#### [Task description]
Only one stretch of the data below is wanted: the lines starting at the one with "output wire logic [$bits(bus_i.issued_cnt_o)-1:0]" and ending at the one with "create_clock -name clk", both included, given again exactly.

#### [Source material]
──────────

File: src/rtl/fetch_pair_sequencer_pkg.sv
// Shared types and encodings for the dual-bank fetch sequencer.
//   fetch_state_e : sequencer state, encoded as presented on state_o
//   SEL0_*        : IR_0 steering select encodings (sel_mem_0_o)
//   SEL1_*        : IR_1 steering select encodings (sel_mem_1_o)
package fetch_pkg;

    typedef enum logic [1:0] {
        ST_IDLE   = 2'd0,
        ST_RUN    = 2'd1,
        ST_BUBBLE = 2'd2,
        ST_HALT   = 2'd3
    } fetch_state_e;

    localparam logic [1:0] SEL0_DATA0 = 2'd0;
    localparam logic [1:0] SEL0_IR1   = 2'd1;  // reserved, never driven by the sequencer
    localparam logic [1:0] SEL0_DATA1 = 2'd2;

    localparam logic SEL1_DATA0 = 1'b0;
    localparam logic SEL1_DATA1 = 1'b1;

endpackage

File: src/rtl/fetch_pair_sequencer_if.sv
// Decode/ROM-facing bundle of the fetch sequencer.
//   master : decode side, drives start/stall/issue/branch, observes fetch outputs
//   slave  : sequencer side, the reverse
interface fetch_pair_sequencer_if #(
    parameter int ROW_W = 14,
    parameter int CNT_W = 32
);
    logic             start_i;
    logic             stall_i;
    logic [1:0]       issue_cnt_i;
    logic             branch_valid_i;
    logic [ROW_W:0]   branch_target_i;
    logic [ROW_W-1:0] rom_addr_o;
    logic             pc_1_o;
    logic             sel_mem_1_o;
    logic [1:0]       sel_mem_0_o;
    logic [1:0]       ir_valid_o;
    logic [ROW_W:0]   pc_o;
    logic [1:0]       state_o;
    logic [CNT_W-1:0] issued_cnt_o;

    modport master (
        output start_i, stall_i, issue_cnt_i, branch_valid_i, branch_target_i,
        input  rom_addr_o, pc_1_o, sel_mem_1_o, sel_mem_0_o, ir_valid_o, pc_o,
               state_o, issued_cnt_o
    );

    modport slave (
        input  start_i, stall_i, issue_cnt_i, branch_valid_i, branch_target_i,
        output rom_addr_o, pc_1_o, sel_mem_1_o, sel_mem_0_o, ir_valid_o, pc_o,
               state_o, issued_cnt_o
    );
endinterface

File: src/rtl/fetch_pair_sequencer_steer.sv
// fetch_bank_steer: combinational PC -> ROM row / bank steering map.
//   pc_i        : halfword PC
//   rom_addr_o  : ROM row, PC>>1
//   pc_1_o      : PC[0]; bank 0 reads row+1 when the PC is odd
//   sel_mem_1_o : IR_1 source (data_1 for even PC, data_0 for odd PC)
//   sel_mem_0_o : IR_0 source (data_0 for even PC, data_1 for odd PC)
module fetch_bank_steer
    import fetch_pkg::*;
#(
    parameter int ROW_W = 14
) (
    input  logic [ROW_W:0]   pc_i,
    output logic [ROW_W-1:0] rom_addr_o,
    output logic             pc_1_o,
    output logic             sel_mem_1_o,
    output logic [1:0]       sel_mem_0_o
);
    // Odd PC: IR_0 comes from bank 1 of row R, IR_1 from bank 0 of row R+1,
    // so the pair always covers PC and PC+1 without a stale row.
    assign rom_addr_o  = pc_i[ROW_W:1];
    assign pc_1_o      = pc_i[0];
    assign sel_mem_1_o = pc_i[0] ? SEL1_DATA0 : SEL1_DATA1;
    assign sel_mem_0_o = pc_i[0] ? SEL0_DATA1 : SEL0_DATA0;
endmodule

File: src/rtl/fetch_pair_sequencer.sv
// fetch_pair_sequencer: owns the halfword PC of the dual-bank program ROM.
//   clk, rst_n : clock and synchronous active-low reset
//   bus        : slave side of fetch_pair_sequencer_if (start/stall/issue/branch in;
//                ROM steering, IR valids, PC, state and issued count out)
// Advances the PC by the number of instructions decode accepted, redirects on
// branch through a one-cycle bubble, and halts past the end of the program.
module fetch_pair_sequencer
    import fetch_pkg::*;
#(
    parameter int ROW_W    = 14,
    parameter int PROG_LEN = 19,
    parameter int RESET_PC = 0,
    parameter int CNT_W    = 32
) (
    input  logic                  clk,
    input  logic                  rst_n,
    fetch_pair_sequencer_if.slave bus
);
    localparam int PC_W = ROW_W + 1;
    // One extra bit so PC+1 and the end-of-program compare never wrap.
    localparam logic [PC_W:0] PROG_LEN_X = (PC_W + 1)'(PROG_LEN);

    fetch_state_e     state_q, state_d;
    logic [PC_W-1:0]  pc_q, pc_d;
    logic [CNT_W-1:0] issued_cnt_q, issued_cnt_d;

    logic [1:0]      ir_valid;
    logic [1:0]      valid_cnt;
    logic [1:0]      issue_req;
    logic [1:0]      acc;
    logic [PC_W:0]   pc_x;

    assign pc_x = {1'b0, pc_q};

    always_comb begin
        ir_valid = 2'b00;
        if (state_q == ST_RUN) begin
            ir_valid[0] = (pc_x < PROG_LEN_X);
            ir_valid[1] = ((pc_x + 1'b1) < PROG_LEN_X);
        end
        valid_cnt = {1'b0, ir_valid[0]} + {1'b0, ir_valid[1]};
        issue_req = (bus.stall_i || bus.issue_cnt_i == 2'd3) ? 2'd0 : bus.issue_cnt_i;
        acc       = (issue_req > valid_cnt) ? valid_cnt : issue_req;
    end

    // NOTE: every output of this block gets a default first, so no path can
    // leave one unassigned and infer a latch.
    always_comb begin
        state_d      = state_q;
        pc_d         = pc_q;
        issued_cnt_d = issued_cnt_q;
        if (state_q != ST_IDLE && bus.branch_valid_i) begin
            pc_d    = bus.branch_target_i;
            state_d = ST_BUBBLE;
        end else begin
            unique case (state_q)
                ST_IDLE:   if (bus.start_i) state_d = ST_RUN;
                ST_BUBBLE: state_d = ST_RUN;
                ST_RUN: begin
                    if (acc != 2'd0) begin
                        pc_d         = pc_q + PC_W'(acc);
                        issued_cnt_d = issued_cnt_q + CNT_W'(acc);
                    end
                    if ({1'b0, pc_d} >= PROG_LEN_X) state_d = ST_HALT;
                end
                ST_HALT:   state_d = ST_HALT;
                default:   state_d = ST_IDLE;
            endcase
        end
    end

    // NOTE: reset is synchronous -- rst_n matters only at the rising edge, and
    // sequential state is updated with non-blocking assignments only.
    always_ff @(posedge clk) begin
        if (!rst_n) begin
            state_q      <= ST_IDLE;
            pc_q         <= PC_W'(RESET_PC);
            issued_cnt_q <= '0;
        end else begin
            state_q      <= state_d;
            pc_q         <= pc_d;
            issued_cnt_q <= issued_cnt_d;
        end
    end

    fetch_bank_steer #(.ROW_W(ROW_W)) u_steer (
        .pc_i        (pc_q),
        .rom_addr_o  (bus.rom_addr_o),
        .pc_1_o      (bus.pc_1_o),
        .sel_mem_1_o (bus.sel_mem_1_o),
        .sel_mem_0_o (bus.sel_mem_0_o)
    );

    assign bus.ir_valid_o   = ir_valid;
    assign bus.pc_o         = pc_q;
    assign bus.state_o      = state_q;
    assign bus.issued_cnt_o = issued_cnt_q;
endmodule

File: src/flat_wrapper.sv
// flat-port wrapper written by rule: the top's interface ports become plain ports
module fetch_pair_sequencer_flat import fetch_pkg::*;
#(
    parameter int ROW_W    = 14,
    parameter int PROG_LEN = 19,
    parameter int RESET_PC = 0,
    parameter int CNT_W    = 32
)
  (clk, rst_n, bus_start_i, bus_stall_i, bus_issue_cnt_i, bus_branch_valid_i, bus_branch_target_i, bus_rom_addr_o, bus_pc_1_o, bus_sel_mem_1_o, bus_sel_mem_0_o, bus_ir_valid_o, bus_pc_o, bus_state_o, bus_issued_cnt_o);
  fetch_pair_sequencer_if #(.ROW_W(ROW_W), .CNT_W(CNT_W)) bus_i ();
  input  logic clk;
  input  logic rst_n;
  input wire logic [$bits(bus_i.start_i)-1:0] bus_start_i;
  input wire logic [$bits(bus_i.stall_i)-1:0] bus_stall_i;
  input wire logic [$bits(bus_i.issue_cnt_i)-1:0] bus_issue_cnt_i;
  input wire logic [$bits(bus_i.branch_valid_i)-1:0] bus_branch_valid_i;
  input wire logic [$bits(bus_i.branch_target_i)-1:0] bus_branch_target_i;
  output wire logic [$bits(bus_i.rom_addr_o)-1:0] bus_rom_addr_o;
  output wire logic [$bits(bus_i.pc_1_o)-1:0] bus_pc_1_o;
  output wire logic [$bits(bus_i.sel_mem_1_o)-1:0] bus_sel_mem_1_o;
  output wire logic [$bits(bus_i.sel_mem_0_o)-1:0] bus_sel_mem_0_o;
  output wire logic [$bits(bus_i.ir_valid_o)-1:0] bus_ir_valid_o;
  output wire logic [$bits(bus_i.pc_o)-1:0] bus_pc_o;
  output wire logic [$bits(bus_i.state_o)-1:0] bus_state_o;
  output wire logic [$bits(bus_i.issued_cnt_o)-1:0] bus_issued_cnt_o;
  assign bus_i.start_i = bus_start_i;
  assign bus_i.stall_i = bus_stall_i;
  assign bus_i.issue_cnt_i = bus_issue_cnt_i;
  assign bus_i.branch_valid_i = bus_branch_valid_i;
  assign bus_i.branch_target_i = bus_branch_target_i;
  assign bus_rom_addr_o = bus_i.rom_addr_o;
  assign bus_pc_1_o = bus_i.pc_1_o;
  assign bus_sel_mem_1_o = bus_i.sel_mem_1_o;
  assign bus_sel_mem_0_o = bus_i.sel_mem_0_o;
  assign bus_ir_valid_o = bus_i.ir_valid_o;
  assign bus_pc_o = bus_i.pc_o;
  assign bus_state_o = bus_i.state_o;
  assign bus_issued_cnt_o = bus_i.issued_cnt_o;
  fetch_pair_sequencer #(.ROW_W(ROW_W), .PROG_LEN(PROG_LEN), .RESET_PC(RESET_PC), .CNT_W(CNT_W)) u_core (.clk(clk), .rst_n(rst_n), .bus(bus_i));
endmodule
File: config.mk
export PLATFORM = sky130hd
export DESIGN_NAME = fetch_pair_sequencer_flat
export DESIGN_NICKNAME = d
export VERILOG_FILES = /design/src/rtl/fetch_pair_sequencer_pkg.sv /design/src/rtl/fetch_pair_sequencer_if.sv /design/src/rtl/fetch_pair_sequencer_steer.sv /design/src/rtl/fetch_pair_sequencer.sv /design/src/flat_wrapper.sv
export SDC_FILE = /design/constraint.sdc
export NUM_CORES = 1
export LEC_CHECK = 0
export ABC_AREA = 0
export BUFFER_PORTS_ARGS = -buffer_cell sky130_fd_sc_hd__buf_2
export CELL_PAD_IN_SITES_DETAIL_PLACEMENT = 0
export CELL_PAD_IN_SITES_GLOBAL_PLACEMENT = 1
export CORE_MARGIN = 3
export CORE_UTILIZATION = 38
export CTS_CLUSTER_DIAMETER = 40
export DETAILED_ROUTE_END_ITERATION = 10
export PLACE_DENSITY = 0.83
export SETUP_SLACK_MARGIN = 0.5
export SYNTH_ARGS = -nofsm -noshare
export SYNTH_HDL_FRONTEND = slang
export SYNTH_SLANG_ARGS = --single-unit
File: constraint.sdc
create_clock -name clk -period 5.7 [get_ports clk]
set_input_delay 1.14 -clock clk [delete_from_list [all_inputs] [get_ports clk]]
set_output_delay 1.14 -clock clk [all_outputs]
set_load 0.05 [all_outputs]
# Word-level counts from Yosys, hierarchy flattened
# Index checks and enable logic that the tools add are counted.
dict set report classes {
  eq_ne 8
  muxes 14
  order_cmp 4
  addsub 4
  n_reduce_logical 10
  n_bitwise 2
}
# cell n
set ops {}
lappend ops {{two-way mux 15 bit} 5}
lappend ops {{adder 32 x 2 -> 32 bit} 1}
lappend ops {{adder 15 x 1 -> 16 bit, second input constant} 1}
lappend ops {{< comparator 16 x 5 -> 1 bit, second input constant} 1}
lappend ops {{adder 15 x 2 -> 15 bit} 1}
lappend ops {{greater-or-equal comparator 15 x 5 -> 1 bit, second input constant} 1}
lappend ops {{< comparator 15 x 5 -> 1 bit, second input constant} 1}
lappend ops {{two-way mux 2 bit} 7}
lappend ops {{one-hot mux 2 bit (4 select lines)} 1}
lappend ops {{== test 2 bit, second input constant} 3}
lappend ops {{nonzero test 2 bit} 3}
lappend ops {{!= test 2 bit, second input constant} 2}
lappend ops {{AND reduction 2 bit} 2}
lappend ops {{!= test 3 x 2 -> 1 bit, second input constant} 1}
lappend ops {{!= test 3 bit, second input constant} 1}
lappend ops {{AND reduction 3 bit} 1}
lappend ops {{adder 1 x 1 -> 2 bit} 1}
lappend ops {{== test 2 x 1 -> 1 bit, second input constant} 1}
lappend ops {{greater-than comparator 2 bit} 1}
lappend ops {{logical NOT 2 bit} 1}
lappend ops {{inverter 1 bit} 2}
lappend ops {{OR reduction 2 bit} 1}
lappend ops {{logical AND 1 bit} 1}
lappend ops {{logical OR 1 bit} 1}
lappend ops {{two-way mux 1 bit} 1}
dict set report totals {
  in_bits 22
  register_bits 49
  elab_cells 46
  output_inout_bits 69
}

# Depth between registers and ports, before layout
# Gate-level depths: netlist of run 1.
dict set report depth {
  word_depth 14
  ltp_mapped 22
  mapped_depth_nobuf 21
}

# Modules after synthesis
# Synthesis of run 1 repeated with hierarchy kept, for this count alone.
dict set report hier_totals {
  hier_cells 385
  area_unflattened_um2 3113.0
}
# module area_each_um2 cells_per_inst n_inst seq_area_each_um2
set modules_own_cells {}
lappend modules_own_cells {fetch_pair_sequencer 2977.9 366 1 980.9}
lappend modules_own_cells {fetch_bank_steer 135.1 19 1 0.0}

# Least setup slack after synthesis of run 1
# No wires, ideal clock.
dict set report synth_timing {
  path_type {reg-to-reg}
  from {register u_core.pc_q[7], in the netlist u_core.bus.pc_o[7]}
  to {register u_core.state_q[1], in the netlist u_core.bus.state_o[1]}
  n_path_buf 1
  arrival_ns 6.699
  path_slack_ns -1.130
  setup_time_ns 0.131
  period_less_slack_ns 6.830
  path_stages_with_launch 23
  required_time_ns 5.569
  path_cell_list {dfxtp_1 > clkbuf_1 > and3_1 > nand3_1 > inv_1 > nand3_1 > a311oi_1 > a21oi_1 > nor4b_1 > ha_1 > inv_1 > ha_1 > nor2b_1 > o21a_1 > o21ai_0 > ha_1 > inv_1 > fa_1 > or3_1 > nor3_1 > o22ai_1 > nor4_1 > a31oi_1}
}
dict set report synth_between {
  elab_chain_len 13
  word_cells_on_any_way 15
  cone_classes {add/sub (3); order compare (4); eq/ne (1); mux (5); reduce/logical (2)}
}
# item line_no
set synth_rtl {}
lappend synth_rtl {{from (decl)} fetch_pair_sequencer.sv:24} ;# logic [PC_W-1:0] pc_q, pc_d;
lappend synth_rtl {{from (signal assigned)} fetch_pair_sequencer.sv:77} ;# pc_q <= PC_W'(RESET_PC);
lappend synth_rtl {{from (signal assigned)} fetch_pair_sequencer.sv:81} ;# pc_q <= pc_d;
lappend synth_rtl {{adder 15 x 1 -> 16 bit *} fetch_pair_sequencer.sv:39} ;# ir_valid[1] = ((pc_x + 1'b1) < PROG_LEN_X);
lappend synth_rtl {{< comparator 16 x 5 -> 1 bit *} fetch_pair_sequencer.sv:39}
lappend synth_rtl {{two-way mux 2 bit *} fetch_pair_sequencer.sv:37} ;# if (state_q == ST_RUN) begin
lappend synth_rtl {{named net bus_ir_valid_o[1]} flat_wrapper.sv:22} ;# output wire logic [$bits(bus_i.ir_valid_o)-1:0] bus_ir_valid_o;
lappend synth_rtl {{adder 1 x 1 -> 2 bit *} fetch_pair_sequencer.sv:41} ;# valid_cnt = {1'b0, ir_valid[0]} + {1'b0, ir_valid[1]};
lappend synth_rtl {{greater-than comparator 2 bit} fetch_pair_sequencer.sv:43} ;# acc = (issue_req > valid_cnt) ? valid_cnt : issue_req;
lappend synth_rtl {{two-way mux 2 bit *} fetch_pair_sequencer.sv:43}
lappend synth_rtl {{adder 15 x 2 -> 15 bit / nonzero test 2 bit (equally long branches)} {fetch_pair_sequencer.sv:61, fetch_pair_sequencer.sv:60}}
lappend synth_rtl {{two-way mux 15 bit *} fetch_pair_sequencer.sv:60} ;# if (acc != 2'd0) begin
lappend synth_rtl {{two-way mux 15 bit *} fetch_pair_sequencer.sv:56} ;# unique case (state_q)
lappend synth_rtl {{two-way mux 15 bit *} fetch_pair_sequencer.sv:52} ;# if (state_q != ST_IDLE && bus.branch_valid_i) begin
lappend synth_rtl {{greater-or-equal comparator 15 x 5 -> 1 bit *} fetch_pair_sequencer.sv:64} ;# if ({1'b0, pc_d} >= PROG_LEN_X) state_d = ST_HALT;
lappend synth_rtl {{!= test 3 bit (no source line) *} -}
lappend synth_rtl {{AND reduction 2 bit (no source line) *} -}
lappend synth_rtl {{to (signal assigned)} fetch_pair_sequencer.sv:80} ;# state_q <= state_d;
lappend synth_rtl {{to (decl)} fetch_pair_sequencer.sv:23} ;# fetch_state_e state_q, state_d;
# Mark *: on every way through the listed nets, which the timed path passes. The rest lies on a longest branch. The select of a mux whose other input is x is not followed.
# A chain may end at the register's enable or synchronous reset.

# Worst setup path after layout of run 1
dict set report layout_timing {
  from {register u_core.pc_q[2], in the netlist u_core.bus.pc_o[2]}
  to {register u_core.state_q[1], in the netlist u_core.bus.state_o[1]}
}
dict set report layout_between {
  elab_chain_len 13
  word_cells_on_any_way 15
  cone_classes {add/sub (3); order compare (4); eq/ne (1); mux (5); reduce/logical (2)}
}
# item line_no
set layout_rtl {}
lappend layout_rtl {{adder 15 x 1 -> 16 bit} fetch_pair_sequencer.sv:39}
lappend layout_rtl {{< comparator 16 x 5 -> 1 bit} fetch_pair_sequencer.sv:39}
lappend layout_rtl {{two-way mux 2 bit} fetch_pair_sequencer.sv:37}
lappend layout_rtl {{adder 1 x 1 -> 2 bit} fetch_pair_sequencer.sv:41}
lappend layout_rtl {{greater-than comparator 2 bit} fetch_pair_sequencer.sv:43}
lappend layout_rtl {{two-way mux 2 bit} fetch_pair_sequencer.sv:43}
lappend layout_rtl {{adder 15 x 2 -> 15 bit / nonzero test 2 bit (equally long branches)} {fetch_pair_sequencer.sv:61, fetch_pair_sequencer.sv:60}}
lappend layout_rtl {{two-way mux 15 bit *} fetch_pair_sequencer.sv:60}
lappend layout_rtl {{two-way mux 15 bit *} fetch_pair_sequencer.sv:56}
lappend layout_rtl {{two-way mux 15 bit *} fetch_pair_sequencer.sv:52}
lappend layout_rtl {{greater-or-equal comparator 15 x 5 -> 1 bit *} fetch_pair_sequencer.sv:64}
lappend layout_rtl {{!= test 3 bit (no source line) *} -}
lappend layout_rtl {{AND reduction 2 bit (no source line) *} -}
# Mark *: on every way between the ends. The rest lies on a longest branch, timed or not. The select of a mux whose other input is x is not followed.

==> results_dict.tcl, run 1 <==
set metrics [dict create \
    met1_length_mm 4.284 \
    critPathCaptureType "flip-flop" \
    ios 91 \
    max-cap-violations 0 \
    max_freq_ghz 0.2077 \
    drc 0 \
    place_inst 563 \
    worst_r2r_startpoint "u_core.bus.pc_o[2]" \
    grt_pass1_vias 2820 \
    routedWlPerCell_um 15.08 \
    fin_cells 573 \
    die_width_um 98.44 \
    ys_seq_area_frac 0.3021 \
    cts.sinks 49 \
    hold_buffers 0 \
    die_y_um 98.44 \
    crit_start "u_core.bus.pc_o[2]" \
    grt_max_degree 40 \
    worstMarginPinSlew_ps 762.9 \
    cp_slowest_cell "fa_1" \
    crit_fanout 14 \
    status "finished clean" \
    crit_buf_inv 3 \
    setup_viol 0 \
    power_leakage_nw 1.607 \
    top_layer_used "met4" \
    cpMostUsedCell "inv_1" \
    grt-ovfl-total 0 \
    path_cells "and3_1 -> nand3_2 -> inv_1 -> nand3_1 -> a311oi_1 -> a21oi_1 -> nor4b_4 -> ha_2 -> inv_1 -> ha_1 -> nor2b_1 -> o21a_1 -> o21ai_2 -> ha_1 -> inv_1 -> fa_1 -> or3_1 -> nor3_1 -> o22ai_1 -> nor4_1 -> a31oi_1" \
    coreArea_mm2 0.008258 \
    start_util 0.3932 \
    synth-edff-count 0 \
    grt.total_usage 0.1763 \
    slew_headroom 0.4895 \
    cts_tree "yes" \
    p_total_uw 858.7 \
    report.final.slew_viol_count 0 \
    clk_pin_slew_ps 100 \
    ant_nets 0 \
    dp_slack_ps 815.3 \
    drive_gt1_frac 0.2585 \
    root_buffer "clkbuf_8" \
    dr_wl_met3_um 574 \
    port_buffers 89 \
    antenna_found_initial 0 \
    cp.arrival_ps 5000 \
    via_per_inst 5.618 \
    clk_path_buf_depth 2 \
    regToRegSetupSlack_ps 890 \
    rows 33 \
    setup.worst_path.start_class "flip-flop" \
    met2_length_mm 3.721 \
    crit_family "simple AND/OR/NAND/NOR gates" \
    diodes 0 \
    layout_commonest_cell "buf_2" \
    power_density_mw_per_mm2 226.4 \
    hp-class "reg -> reg" \
    routabilityCongestion 0.8583 \
    ys_types 59 \
    worstPathRequired_ps 5890 \
    finalHoldViolCount 0 \
    setup_tns_ps 0 \
    grt_pass1_wl_mm 14.25 \
    finClkSkew_ps 6.055 \
    avgSynthCellArea_um2 8.037 \
    path_class "reg -> reg" \
    hp-start "u_core.bus.issued_cnt_o[0]" \
    fin_crit_sh 0.8447 \
    numCtsBuffers 5 \
    peakVddDrop_uv 119.2 \
    ys_warn_count 0 \
    setup_ws_ps 885.3 \
    dpl.hpwl_mm 6.412 \
    syn-num-nets 436 \
    first_pass_iters 5 \
    drt_iter0_drc 235 \
    final_cell_mix "89 x buf_2, 42 x dfxtp_1, 29 x o21ai_0" \
    async_flop_share 0 \
    num_vias 3219 \
    h-tree-depth 2 \
    cp_slowest_stage_delay_ps 460 \
    fin_nets 499 \
    dieArea_mm2 0.009689 \
    rsz0062_at_grt "no" \
    insertion_delay_ps 310 \
    finalCriticalPeriod_ps 4815 \
    ys_ff_latch 49 \
    netlist_area_mm2 0.003247 \
    drt-total-wl_mm 8.638 \
    syn_inst 404 \
    area_growth_pct 16.80 \
    ys.flop_type "dfxtp_1" \
]
==> worst register-to-register path: stages, from the launching register on <==
cell and delay (ps):
dfxtp_4 430, and3_1 210, nand3_2 170, inv_1 120
nand3_1 150, a311oi_1 230, a21oi_1 100, nor4b_4 340
ha_2 240, inv_1 40, ha_1 270, nor2b_1 150
o21a_1 260, o21ai_2 170, ha_1 190, inv_1 60
fa_1 460, or3_1 440, nor3_1 200, o22ai_1 110
nor4_1 270, a31oi_1 110
==> cell type report <==
type / count / area [um^2]
fillers: 854 / 4466
multi-input cells: 302 / 2026
repair buffers: 93 / 475.5
clock inverters: 2 / 15.01
inverters: 16 / 60.06
flip-flops and latches: 49 / 1002
well taps: 105 / 131.4
clock buffers: 6 / 82.58
==> timing repair <==
action | CTS | global route
resized for setup | 0 | 2
buffers inserted | 0 | 2
setup endpoints to repair | 0 | 4
==> where the power goes <==
group          total (mW)  internal, mW  switching, mW  leakage (nW)
Sequential          0.378         0.353         0.0254         0.401
Clock               0.226         0.101          0.125        0.0521
Combinational       0.254        0.0729          0.181          1.15
Total               0.859         0.527          0.332          1.61
==> path summary, 6_finish.rpt <==
path,to,cells after the start
hold / removal,u_core.bus.issued_cnt_o[0],2
setup / recovery,u_core.bus.state_o[1],21
setup reg to reg,u_core.bus.state_o[1],21
hold reg to reg,u_core.bus.issued_cnt_o[0],2
==> sequential cells by signal, indices dropped and copies added (netlist names) <==
register                 flops
u_core.bus.state_o           2
u_core.bus.issued_cnt_o     32
u_core.bus.pc_o             15
==> synthesized netlist by cell type (10+ instances only) <==
cell	count	area, um^2
nand3_1	17	85.08
and2_1	22	137.6
nand2_1	26	97.59
buf_4	17	127.6
o21ai_0	30	150.1
dfxtp_1	49	980.9
nor2_1	21	78.83
nor3_1	19	95.09
xnor2_1	15	131.4
nand4_1	10	62.56
or3_1	15	93.84
inv_1	16	60.06
a21oi_1	19	95.09
xor2_1	10	87.58
clkbuf_1	17	63.81
==> stage by stage <==
step / hold slack, ps / util / area, um^2
floorplan: 629.3 / - / 3328
global placement: 486.5 / 0.4448 / 3674
detailed placement: 495.9 / 0.4448 / 3674
CTS: 512.5 / 0.4567 / 3771
global route: 545.5 / 0.4592 / 3792
finish: 505.9 / 0.4592 / 3792
==> routing by layer <==
metal,GRT usage,up-vias
met3,0.03255,5
li1,-,1582
met4,0.04202,0
met1,0.2614,1514
met5,0,-
met2,0.2652,118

──────────

#### [Response area]
  output wire logic [$bits(bus_i.issued_cnt_o)-1:0] bus_issued_cnt_o;
  assign bus_i.start_i = bus_start_i;
  assign bus_i.stall_i = bus_stall_i;
  assign bus_i.issue_cnt_i = bus_issue_cnt_i;
  assign bus_i.branch_valid_i = bus_branch_valid_i;
  assign bus_i.branch_target_i = bus_branch_target_i;
  assign bus_rom_addr_o = bus_i.rom_addr_o;
  assign bus_pc_1_o = bus_i.pc_1_o;
  assign bus_sel_mem_1_o = bus_i.sel_mem_1_o;
  assign bus_sel_mem_0_o = bus_i.sel_mem_0_o;
  assign bus_ir_valid_o = bus_i.ir_valid_o;
  assign bus_pc_o = bus_i.pc_o;
  assign bus_state_o = bus_i.state_o;
  assign bus_issued_cnt_o = bus_i.issued_cnt_o;
  fetch_pair_sequencer #(.ROW_W(ROW_W), .PROG_LEN(PROG_LEN), .RESET_PC(RESET_PC), .CNT_W(CNT_W)) u_core (.clk(clk), .rst_n(rst_n), .bus(bus_i));
endmodule
File: config.mk
export PLATFORM = sky130hd
export DESIGN_NAME = fetch_pair_sequencer_flat
export DESIGN_NICKNAME = d
export VERILOG_FILES = /design/src/rtl/fetch_pair_sequencer_pkg.sv /design/src/rtl/fetch_pair_sequencer_if.sv /design/src/rtl/fetch_pair_sequencer_steer.sv /design/src/rtl/fetch_pair_sequencer.sv /design/src/flat_wrapper.sv
export SDC_FILE = /design/constraint.sdc
export NUM_CORES = 1
export LEC_CHECK = 0
export ABC_AREA = 0
export BUFFER_PORTS_ARGS = -buffer_cell sky130_fd_sc_hd__buf_2
export CELL_PAD_IN_SITES_DETAIL_PLACEMENT = 0
export CELL_PAD_IN_SITES_GLOBAL_PLACEMENT = 1
export CORE_MARGIN = 3
export CORE_UTILIZATION = 38
export CTS_CLUSTER_DIAMETER = 40
export DETAILED_ROUTE_END_ITERATION = 10
export PLACE_DENSITY = 0.83
export SETUP_SLACK_MARGIN = 0.5
export SYNTH_ARGS = -nofsm -noshare
export SYNTH_HDL_FRONTEND = slang
export SYNTH_SLANG_ARGS = --single-unit
File: constraint.sdc
create_clock -name clk -period 5.7 [get_ports clk]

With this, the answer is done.